Publicly pious pols like McConnell “may talk Christ, but they walk corporate,” according to Frank. “Values may ‘matter most’ to voters, but they always take a backseat to the needs of money once the elections are won.
“The trick never ages; the illusion never wears off. Vote to stop abortion; receive a rollback in capital gains taxes. Vote to make our country strong again; receive deindustrialization. Vote to screw those politically correct college professors; receive electricity deregulation. Vote to get government off our backs; receive conglomeration and monopoly everywhere from media to meatpacking.

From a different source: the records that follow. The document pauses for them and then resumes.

--- src/rtl/pinbank_pkg.sv ---
`timescale 1ns/1ps
package pinbank_pkg;

    localparam int NPINS  = 16;
    localparam int BYTE_W = 8;
    localparam int HALVES = NPINS / BYTE_W;
    localparam int NREGS  = 6;
    localparam int SLOT_W = 3;
    localparam int ADDR_W = SLOT_W + $clog2(HALVES);
    localparam int BSH    = $clog2(BYTE_W);

    typedef logic [NPINS-1:0] pins_t;

    typedef enum logic [SLOT_W-1:0] {
        RG_IEN = 3'd0,
        RG_LVL = 3'd1,
        RG_HIZ = 3'd2,
        RG_INV = 3'd3,
        RG_DIR = 3'd4,
        RG_OD  = 3'd5
    } reg_sel_e;

    typedef struct packed {
        pins_t ien;
        pins_t lvl;
        pins_t hiz;
        pins_t inv;
        pins_t dir;
        pins_t od;
    } bank_cfg_t;

    typedef struct packed {
        logic ien;
        logic lvl;
        logic hiz;
        logic inv;
        logic dir;
        logic od;
    } pin_cfg_t;

    function automatic pin_cfg_t slice_cfg(bank_cfg_t c, int idx);
        pin_cfg_t p;
        p.ien = c.ien[idx];
        p.lvl = c.lvl[idx];
        p.hiz = c.hiz[idx];
        p.inv = c.inv[idx];
        p.dir = c.dir[idx];
        p.od  = c.od[idx];
        return p;
    endfunction

endpackage

--- src/rtl/pinbank_sync.sv ---
`timescale 1ns/1ps
module pinbank_sync #(
    parameter int W     = 16,
    parameter int DEPTH = 2
) (
    input  logic         clk,
    input  logic         rst,
    input  logic [W-1:0] d,
    output logic [W-1:0] q
);
    logic [DEPTH-1:0][W-1:0] stg;

    always_ff @(posedge clk) begin
        if (rst) begin
            stg <= '0;
        end else begin
            stg[0] <= d;
            for (int k = 1; k < DEPTH; k++) begin
                stg[k] <= stg[k-1];
            end
        end
    end

    assign q = stg[DEPTH-1];
endmodule

--- src/rtl/pinbank_regs.sv ---
`timescale 1ns/1ps
module pinbank_regs
    import pinbank_pkg::*;
(
    input  logic              clk,
    input  logic              rst,
    input  logic [ADDR_W-1:0] addr,
    input  logic              wen,
    input  logic [BYTE_W-1:0] wdata,
    input  pins_t             lvl_view,
    output logic [BYTE_W-1:0] rdata,
    output bank_cfg_t         cfg
);
    logic [SLOT_W-1:0]             slot;
    logic                          half;
    logic                          slot_ok;
    logic [NREGS-1:0][NPINS-1:0]   bank_q;
    pins_t                         word;

    assign slot    = addr[ADDR_W-1:1];
    assign half    = addr[0];
    assign slot_ok = (int'(slot) < NREGS);

    always_ff @(posedge clk) begin
        if (rst) begin
            bank_q <= '0;
        end else if (wen && slot_ok) begin
            bank_q[slot][{half, {BSH{1'b0}}} +: BYTE_W] <= wdata;
        end
    end

    assign cfg.ien = bank_q[RG_IEN];
    assign cfg.lvl = bank_q[RG_LVL];
    assign cfg.hiz = bank_q[RG_HIZ];
    assign cfg.inv = bank_q[RG_INV];
    assign cfg.dir = bank_q[RG_DIR];
    assign cfg.od  = bank_q[RG_OD];

    always_comb begin
        word = '0;
        if (slot_ok) begin
            if (slot == RG_LVL) word = lvl_view;
            else                word = bank_q[slot];
        end
        rdata = word[{half, {BSH{1'b0}}} +: BYTE_W];
    end
endmodule

--- src/rtl/pinbank_pin.sv ---
`timescale 1ns/1ps
module pinbank_pin
    import pinbank_pkg::*;
#(
    parameter bit TIMER_CAP = 1'b0
) (
    input  pin_cfg_t cfg,
    input  logic     syncd,
    input  logic     t_route,
    input  logic     t_val,
    output logic     oe,
    output logic     out,
    output logic     view,
    output logic     irq_bit
);
    logic tsel;
    logic level_in;

    assign tsel     = TIMER_CAP ? t_route : 1'b0;
    assign level_in = syncd ^ cfg.inv;

    always_comb begin
        oe      = 1'b0;
        out     = 1'b0;
        view    = level_in;
        irq_bit = 1'b0;
        if (tsel) begin
            oe   = 1'b1;
            out  = t_val;
            view = t_val;
        end else if (cfg.dir) begin
            view = cfg.lvl;
            if (cfg.hiz) begin
                oe = 1'b0;
            end else if (cfg.od) begin
                oe = ~cfg.lvl;
            end else begin
                oe  = 1'b1;
                out = cfg.lvl;
            end
        end else begin
            irq_bit = cfg.ien & level_in;
        end
    end
endmodule

--- src/rtl/pinbank_top.sv ---
`timescale 1ns/1ps
module pinbank_top
    import pinbank_pkg::*;
#(
    parameter int SYNC_DEPTH = 2
) (
    input  logic        clk,
    input  logic        rst,
    input  logic [3:0]  reg_addr,
    input  logic        reg_wen,
    input  logic [7:0]  reg_wdata,
    output logic [7:0]  reg_rdata,
    input  logic [15:0] pad_in,
    output logic [15:0] pad_oe,
    output logic [15:0] pad_out,
    input  logic        tmr_route,
    input  logic        tmr_level,
    output logic        irq
);
    bank_cfg_t cfg;
    pins_t     pad_s;
    pins_t     lvl_view;
    pins_t     pin_irq;

    pinbank_sync #(.W(NPINS), .DEPTH(SYNC_DEPTH)) u_sync (
        .clk (clk),
        .rst (rst),
        .d   (pad_in),
        .q   (pad_s)
    );

    pinbank_regs u_regs (
        .clk      (clk),
        .rst      (rst),
        .addr     (reg_addr),
        .wen      (reg_wen),
        .wdata    (reg_wdata),
        .lvl_view (lvl_view),
        .rdata    (reg_rdata),
        .cfg      (cfg)
    );

    for (genvar i = 0; i < NPINS; i++) begin : g_pin
        pin_cfg_t pc;
        assign pc = slice_cfg(cfg, i);
        if (i == 0) begin : g_tmr
            pinbank_pin #(.TIMER_CAP(1'b1)) u_pin (
                .cfg     (pc),
                .syncd   (pad_s[i]),
                .t_route (tmr_route),
                .t_val   (tmr_level),
                .oe      (pad_oe[i]),
                .out     (pad_out[i]),
                .view    (lvl_view[i]),
                .irq_bit (pin_irq[i])
            );
        end else begin : g_std
            pinbank_pin #(.TIMER_CAP(1'b0)) u_pin (
                .cfg     (pc),
                .syncd   (pad_s[i]),
                .t_route (1'b0),
                .t_val   (1'b0),
                .oe      (pad_oe[i]),
                .out     (pad_out[i]),
                .view    (lvl_view[i]),
                .irq_bit (pin_irq[i])
            );
        end
    end

    assign irq = |pin_irq;
endmodule

--- config.mk ---
export PLATFORM = sky130hd
export DESIGN_NAME = pinbank_top
export DESIGN_NICKNAME = d
export VERILOG_FILES = /design/src/rtl/pinbank_pkg.sv /design/src/rtl/pinbank_sync.sv /design/src/rtl/pinbank_regs.sv /design/src/rtl/pinbank_pin.sv /design/src/rtl/pinbank_top.sv
export SDC_FILE = /design/constraint.sdc
export NUM_CORES = 1
export LEC_CHECK = 0
export ABC_AREA = 1
export BUFFER_PORTS_ARGS = -buffer_cell sky130_fd_sc_hd__buf_2
export CAP_MARGIN = 15
export CORE_MARGIN = 5
export CORE_UTILIZATION = 63
export CTS_CLUSTER_SIZE = 40
export DETAILED_ROUTE_END_ITERATION = 10
export HOLD_SLACK_MARGIN = 0.15
export PLACE_DENSITY = 0.87
export SLEW_MARGIN = 20
export SYNTH_ARGS = -nofsm -noshare
export SYNTH_HDL_FRONTEND = slang
export SYNTH_SLANG_ARGS = --single-unit
--- constraint.sdc ---
create_clock -name clk -period 4.6 [get_ports clk]
set_input_delay 1.38 -clock clk [delete_from_list [all_inputs] [get_ports clk]]
set_output_delay 1.38 -clock clk [all_outputs]
set_load 0.005 [all_outputs]
==> metrics.md, run 1 <==
| Metric | Value |
|---|---|
| PwrDens | `391 nW/um^2` |
| Core area | `9820 sq um` |
| Post-synthesis area per instance | `7.04 sq um` |
| Finished Core Util | `0.726` |
| Post-CTS Resized | `0` |
| Final net count | `964` |
| Syn. warnings | `0` |
| RD Place Congestion | `1.09` |
| Clock transition at path regs | `0.06 ns` |
| Sw Ratio | `0.237` |
| Period utilization | `0.935` |
| Fin. max-slew vios | `0` |
| WL/cell | `16.7 microns` |
| Startpoint Class | `input port` |
| CTS Root Cell | `clkbuf_8` |
| Met3 Resource Use GR | `0.0802` |
| Die area | `12300 sq um` |
| P_int | `2.13 mW` |
| Met2 Track Usage GR | `0.444` |
| Initial drt markers | `774` |
| Critical path class | `input port to output pin` |
| Psw | `0.661 mW` |
| Post-layout min period | `4.30 ns` |
| Rows | `36` |
| Clock network power share | `0.517` |
| # hold bufs at CTS | `0` |
| Diodes inserted | `0` |
| Total power | `2.79 mW` |
| Status | `finished, final reports clean` |
| Vias | `6201` |
| Crit path required time | `3.22 ns` |
| RSZ-0062 raised after global routing | `no` |
| Top Ports | `74` |
| Max-cap violation count | `0` |
| CTS Buf Count | `17` |
| Synth Register Bits | `128` |
| Setup TNS | `0 ns` |
| Worst slew pin tran | `0.787 ns` |
| Syn Std Cell Area | `6390 sq um` |
| TritonRoute pass-1 iters | `7` |
| Port bufs | `73` |
| P_leak | `3.26 nW` |
| Crit Path Max Fanout | `21` |
| EDFF count, synth | `0` |
| Top-area cell type share of the netlist area | `0.401` |
| Clock Skew | `0.00665 ns` |
| Synth Flop Type | `dfxtp_1` |
| Final Hold Viols | `0` |
| Top post-synthesis cells by area | `dfxtp_1 40%, nor2_1 13%, nand2_1 7.6%, nor3_1 6.3%, inv_1 4.9%` |
| CTS H-tree depth | `4` |
| Cell count after synthesis | `908` |
| Worst setup EP type | `output pin` |
| Initial antenna violation count | `0` |
| Max incr delay on CP | `0.33 ns` |
| Vias in the first global route | `5605` |
| Starting Density | `0.651` |
| Setup-failing EPs final | `0` |
| Post-CTS setup buffer count | `0` |
| TritonCTS clock tree | `done` |
| Gate power share | `0.068` |
| Met1 Use GR | `0.380` |
| CTS max path bufs | `2` |
| Max_slew headroom | `0.476` |
| VDD IR-drop max | `0.319 mV` |
| Seq/Total Area, Yosys | `0.401` |
| GRT Total Usage | `0.290` |
| Pin count of the biggest net entering global routing | `72` |
| Residual DRC | `0` |
| Cell variety after synth | `27` |
| Async SR Flop Fraction | `0` |
| Top cell type by total area after synthesis | `dfxtp_1` |
| Total routed wirelength | `18.0 mm` |
| Crit path buf inv count | `3` |
| CP delay by family, top | `simple AND/OR/NAND/NOR gates` |
| Final ANT Viol Nets | `0` |
| Layout cell share with drive strength beyond 1 | `0.182` |
| Clock sink count | `128` |
| Die X | `111 microns` |
| Post-Layout Cell Count | `1075` |
| Arr. time, crit path | `2.92 ns` |
| Placed Cells | `1045` |
| DP HPWL | `12.3 mm` |
| Slowest-stage cell, CP | `inv_2` |
| Drt via density | `5.77` |
| GRT overflow | `0` |
| Tightest Hold Check Type | `register to register` |
| Achievable clock frequency | `233 MHz` |
| Reg power frac | `0.416` |
| Synthesis-to-layout area growth | `11.6%` |
| Cell chain of the critical path | `buf_2 > nor2_4 > nand2_2 > inv_2 > nand2_1 > nor2_1 > nor2_1 > o21ai_0 > nand2_1 > buf_2` |
| Die height | `111 microns` |
| Clk Latency, worst-skew pair | `0.52 ns` |
| Global-route wire length before repair | `28.6 mm` |
| Syn_nets | `941` |
| Busiest grt layer | `met2` |
==> cell type report <==
cell class / count / area (sq um)
Clock buffer: 17 / 414
Clock inverter: 13 / 214
Fill cell: 817 / 2690
Inverter: 100 / 383
Multi-Input combinational cell: 609 / 3000
Sequential cell: 128 / 2560
Tap cell: 133 / 166
Timing Repair Buffer: 75 / 395
==> path summary, 6_finish.rpt <==
kind,start,endpoint,slack (ns),cells past startpoint
worst max-delay path,reg_addr[3],reg_rdata[2],0.30,10
worst min-delay path,u_sync.stg[1],u_sync.q[1],0.39,2
worst max register to register,u_regs.cfg[58],u_regs.cfg[58],3.75,2
worst min register to register,u_sync.stg[1],u_sync.q[1],0.39,2
==> kinds of logic after synthesis <==
group / Yosys count / synth area share
flops: 128 / 0.401
buf+inv: 171 / 0.130
compound gates: 93 / 0.110
simple gates: 516 / 0.359
==> power by group through the flow <==
stage               registers, mW  logic, mW  clock network (mW)
global placement             1.18      0.180                   0
detailed placement           1.18      0.183                   0
finish                       1.16      0.189                1.44
global route                 1.16      0.205                1.50
CTS                          1.16      0.185                1.44
floorplan                    1.17      0.136                   0
==> routing by layer <==
metal / wire [microns] / vias up / share of wire
li1: - / 2969 / -
met1: 7120 / 2765 / 0.40
met2: 7810 / 386 / 0.43
met3: 2280 / 81 / 0.13
met4: 778 / 0 / 0.043
met5: 0 / - / 0
==> cell usage in the layout (no fill, tap or decap), types with 5 or more instances in the layout <==
cell | synthesis | routed
buf_2 | 5 | 72
a211oi_1 | 26 | 26
clkbuf_16 | 0 | 16
nand4_1 | 24 | 24
nand2_2 | 10 | 10
dfxtp_1 | 128 | 128
nor2_1 | 222 | 222
nand2_4 | 6 | 6
inv_2 | 13 | 13
o21ai_0 | 17 | 17
a211oi_2 | 21 | 21
a31oi_1 | 8 | 8
bufinv_16 | 0 | 5
nand2_1 | 130 | 130
inv_1 | 84 | 84
nor3_1 | 80 | 80
nand3_1 | 30 | 30
or2_2 | 6 | 6
a21oi_1 | 20 | 20
==> stage by stage <==
stage | setup WS [ns] | area, sq um | hold WS, ns
final | 0.300 | 7130 | 0.392
after global routing | 0.176 | 7130 | 0.418
after CTS | 0.379 | 7130 | 0.396
after detailed placement | 0.381 | 6500 | 0.394
after global placement | 0.427 | 6500 | 0.389
after floorplan | 0.884 | 6390 | 0.388
==> synth_stat cells, types with 20 or more instances <==
cell type,n
inv_1,84
dfxtp_1,128
a21oi_1,20
nand3_1,30
nand4_1,24
nor3_1,80
a211oi_1,26
a211oi_2,21
nand2_1,130
buf_4,37
clkbuf_1,24
nor2_1,222
==> tightest hold or removal path: stages, from the launching register on <==
cell and delay [ns]:
dfxtp_1 0.29, inv_1 0.04, nor2_1 0.03
==> sequential cells by signal, summed over array words and instances, names as in the netlist <==
| register | cells |
|---|---|
| u_regs.cfg | 96 |
| u_sync.q | 16 |
| u_sync.stg | 16 |
No activity file was read; power rests on OpenSTA's default activity.
==> inputs of run 2 (changes only) <==
Settings changed: CORE_UTILIZATION 63 to 50, PLACE_DENSITY 0.87 to 0.7.
==> metrics.md, run 2 (same netlist as run 1, synthesis figures left out) <==
| Metric | Value |
|---|---|
| Gate power share | `0.068 (about the same)` |
| Total routed wirelength | `18.5 mm (+3.1%)` |
| Sw Ratio | `0.235 (-0.00249)` |
| DP HPWL | `13.3 mm (+8.3%)` |
| Vias | `5973 (-3.7%)` |
| WL/cell | `16.6 microns (-0.97%)` |
| Clock network power share | `0.519 (+0.002)` |
| Global-route wire length before repair | `29.3 mm (+2.6%)` |
| CTS Root Cell | `clkbuf_16` |
| TritonRoute pass-1 iters | `6 (-1)` |
| Core area | `12600 sq um (+28%)` |
| TritonCTS clock tree | `done` |
| Post-Place Worst Slack | `0.435 ns (+0.0542 ns)` |
| Residual DRC | `0 (unchanged)` |
| Clock transition at path regs | `0.06 ns (about the same)` |
| Rows | `41 (+14%)` |
| Die area | `15100 sq um (+24%)` |
| RD Place Congestion | `0.951 (-13%)` |
| Most frequent cells in the layout | `222 x nor2_1, 130 x nand2_1, 128 x dfxtp_1, 84 x inv_1, 80 x nor3_1` |
| Max_slew headroom | `0.566 (+0.0908)` |
| Number of fill cells | `1201 (+47%)` |
| Port bufs | `73 (unchanged)` |
| Clk Latency, worst-skew pair | `0.42 ns (-0.10 ns)` |
| Clock Skew | `0.00498 ns (-0.00167 ns)` |
| Worst slew pin tran | `0.650 ns (-0.136 ns)` |
| Top Ports | `74 (unchanged)` |
| CTS Buf Count | `17 (unchanged)` |
| Final Hold Viols | `0 (unchanged)` |
| Setup-failing EPs final | `0 (unchanged)` |
| Drt via density | `5.34 (-7.5%)` |
| Post-CTS Resized | `0 (unchanged)` |
| Reg power frac | `0.413 (-0.003)` |
| Pin count of the biggest net entering global routing | `60 (-17%)` |
| CTS max path bufs | `2 (unchanged)` |
| CP delay by family, top | `simple AND/OR/NAND/NOR gates` |
| P_leak | `3.27 nW (+0.31%)` |
| Achievable clock frequency | `238 MHz (+2.5%)` |
| P_int | `2.15 mW (+0.89%)` |
| Slowest-stage cell, CP | `nor2_4` |
| Post-layout min period | `4.20 ns (-0.104 ns)` |
| Clock sink count | `128 (unchanged)` |
| Fin. max-slew vios | `0 (unchanged)` |
| Psw | `0.658 mW (-0.50%)` |
| Initial antenna violation count | `1 (+1)` |
| RSZ-0062 raised after global routing | `no` |
| Arr. time, crit path | `2.82 ns (-0.10 ns)` |
| GRT Total Usage | `0.257 (-0.0326)` |
| Setup TNS | `0 ns (unchanged)` |
| Max reg flops | `96 (unchanged)` |
| Final net count | `966 (+0.21%)` |
| Die X | `123 microns (+11%)` |
| # hold bufs at CTS | `0 (unchanged)` |
| Tightest Hold Check Type | `register to register` |
| Final WS setup | `0.404 ns (+0.104 ns)` |
| Synthesis-to-layout area growth | `12.7%` |
| Initial drt markers | `643 (-17%)` |
| Die height | `123 microns (+11%)` |
| CTS H-tree depth | `4 (unchanged)` |
| Total power | `2.80 mW (+0.56%)` |
| Multi-input gate area | `3000 sq um (unchanged)` |
| FF+latch area | `2560 sq um (unchanged)` |
| Crit path buf inv count | `3 (unchanged)` |
| Starting Density | `0.509 (-0.142)` |
| Max-cap violation count | `0 (unchanged)` |
| Cell chain of the critical path | `buf_2 > nor2_4 > nand2_2 > inv_2 > nand2_1 > nor2_1 > nor2_1 > o21ai_0 > nand2_1 > buf_2` |
| Design area | `7210 sq um (+1.0%)` |
| GRT overflow | `0 (unchanged)` |
| Finished Core Util | `0.573 (-0.153)` |
| Startpoint Class | `input port` |
| Crit Path Max Fanout | `13 (-38%)` |
| Worst setup EP type | `output pin` |
| Placed Area | `6560 sq um (+0.79%)` |
| Post-CTS setup buffer count | `0 (unchanged)` |
| Crit path required time | `3.22 ns (about the same)` |
| Critical path class | `input port to output pin` |
| Final ANT Viol Nets | `0 (unchanged)` |
| Max incr delay on CP | `0.27 ns (-0.06 ns)` |
| VDD IR-drop max | `0.290 mV (-9.0%)` |
| PwrDens | `389 nW/um^2 (-0.47%)` |
| Layout cell share with drive strength beyond 1 | `0.185 (+0.00346)` |
| Vias in the first global route | `5432 (-3.1%)` |
| Period utilization | `0.912 (-0.0226)` |
| Status | `finished, final reports clean` |
| Most common library cell in the layout ignoring fill and taps | `nor2_1` |
[run 2: cell type report]
cell class                      count  share of cell area
Clock buffer                       20              0.0648
Inverter                          100              0.0531
Sequential cell                   128               0.356
Tap cell                          172              0.0299
Timing Repair Buffer               77              0.0552
Antenna cell                        1            0.000347
Multi-Input combinational cell    609               0.416
Clock inverter                     12              0.0252
[run 2: power groups by stage]
stage	Sequential (mW)	Combinational (mW)	Clock, mW
6_report	1.16	0.190	1.45
5_1_grt	1.16	0.209	1.52
4_1_cts	1.16	0.187	1.47
3_5_place_dp	1.18	0.187	0
3_3_place_gp	1.18	0.185	0
2_1_floorplan	1.17	0.136	0
[run 2: path summary, 6_finish.rpt]
kind                   from        endpoint  slack, ns  cells past startpoint
max             reg_addr[3]    reg_rdata[2]       0.40                     10
min           u_sync.stg[1]     u_sync.q[1]       0.39                      2
max reg2reg  u_regs.cfg[22]  u_regs.cfg[22]       3.72                      2
min reg2reg   u_sync.stg[1]     u_sync.q[1]       0.39                      2
[run 2: per-layer routing]
metal / up-vias / GRT usage / part of all wire
met5: - / 0 / 0
met4: 0 / 0.119 / 0.031
met3: 38 / 0.0535 / 0.092
met2: 264 / 0.366 / 0.41
met1: 2706 / 0.372 / 0.46
li1: 2965 / - / -
[run 2: worst register-to-register path, delay by kind of cell, from the launching register on]
kind	cells	cell delay, ns
flip-flops	1	0.40
AO/OA/AOI/OAI	1	0.23
buffers and inverters	1	0.17
[run 2: metrics by stage]
step | hold WS [ns] | std cells
3_3_place_gp | 0.389 | 1086
2_1_floorplan | 0.388 | 908
4_1_cts | 0.395 | 1118
6_report | 0.393 | 1119
3_5_place_dp | 0.392 | 1086
5_1_grt | 0.414 | 1119
## config.mk

```make
export PLATFORM = sky130hd
export DESIGN_NAME = stack_ptr_unit
export DESIGN_NICKNAME = d
export VERILOG_FILES = /design/src/rtl/spu_pkg.sv /design/src/rtl/spu_pagefix.sv /design/src/rtl/spu_stepper.sv /design/src/rtl/stack_ptr_unit.sv
export SDC_FILE = /design/constraint.sdc
export NUM_CORES = 1
export LEC_CHECK = 0
export BUFFER_PORTS_ARGS = -buffer_cell sky130_fd_sc_hd__buf_2
export CAP_MARGIN = 20
export CORE_AREA = 10 10 95 97
export CTS_CLUSTER_SIZE = 8
export DETAILED_ROUTE_END_ITERATION = 7
export DIE_AREA = 0 0 105 107
export PLACE_DENSITY = 0.91
export SYNTH_ARGS = -nofsm -noshare
export SYNTH_HDL_FRONTEND = slang
export SYNTH_SLANG_ARGS = --single-unit
export TNS_END_PERCENT = 20
```

## constraint.sdc

```tcl
create_clock -name clk -period 7.9 [get_ports clk]
set_input_delay 2.37 -clock clk [delete_from_list [all_inputs] [get_ports clk]]
set_output_delay 2.37 -clock clk [all_outputs]
set_load 0.02 [all_outputs]
```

“Vote to stand tall against terrorists; receive Social Security privatization. Vote to strike a blow against elitism; receive a social order in which wealth is more concentrated than ever before in our lifetimes, in which workers have been stripped of power and CEOs are rewarded in a manner beyond imagining.”
In any event, McConnell is counting on Kentuckians not to take Grimes up on her challenge to look past McConnell’s rhetoric, to take a gander at his record and to vote on what he practices, not preaches.
The social issues con job and veiled appeals to racial and religious bigotry are all McConnell has got when it comes to wooing working class white voters. Of course, the senator just wants their ballots, not the pleasure of their company at his house for dinner or for 18 holes and Scotch and sodas at the country club.
His shined up dog whistle and his well-oiled pander machine have kept him in Washington for going on 30 years.
“Linking a Kentucky Democrat to national Democrats is always a smart play in Kentucky, but linking one to Obama—who lost the state by nearly 23 points to GOP nominee Mitt Romney in 2012—is particularly potent,” Zingerle added.
The scribe also quoted a Kentucky Republican strategist: “We are still a racist state, I hate to admit it. Anything you can connect to Barack Obama is a winning thing for us.”
That perhaps too candid comment reminded of me Lyndon B. Johnson’s famous observation in 1960, when he won the vice presidency: “If you can convince the lowest white man he's better than the best colored man, he won't notice you're picking his pocket. Hell, give him somebody to look down on, and he'll empty his pockets for you."
McConnell is an expert at hustling white folks of the kind Jesus called “the least among us.”
McConnell also wants everybody to know that he walks with the Lord and the National Rifle Association, but not with gay folks and government folks -- except for Republicans in Congress and folks in the military (who aren’t gay).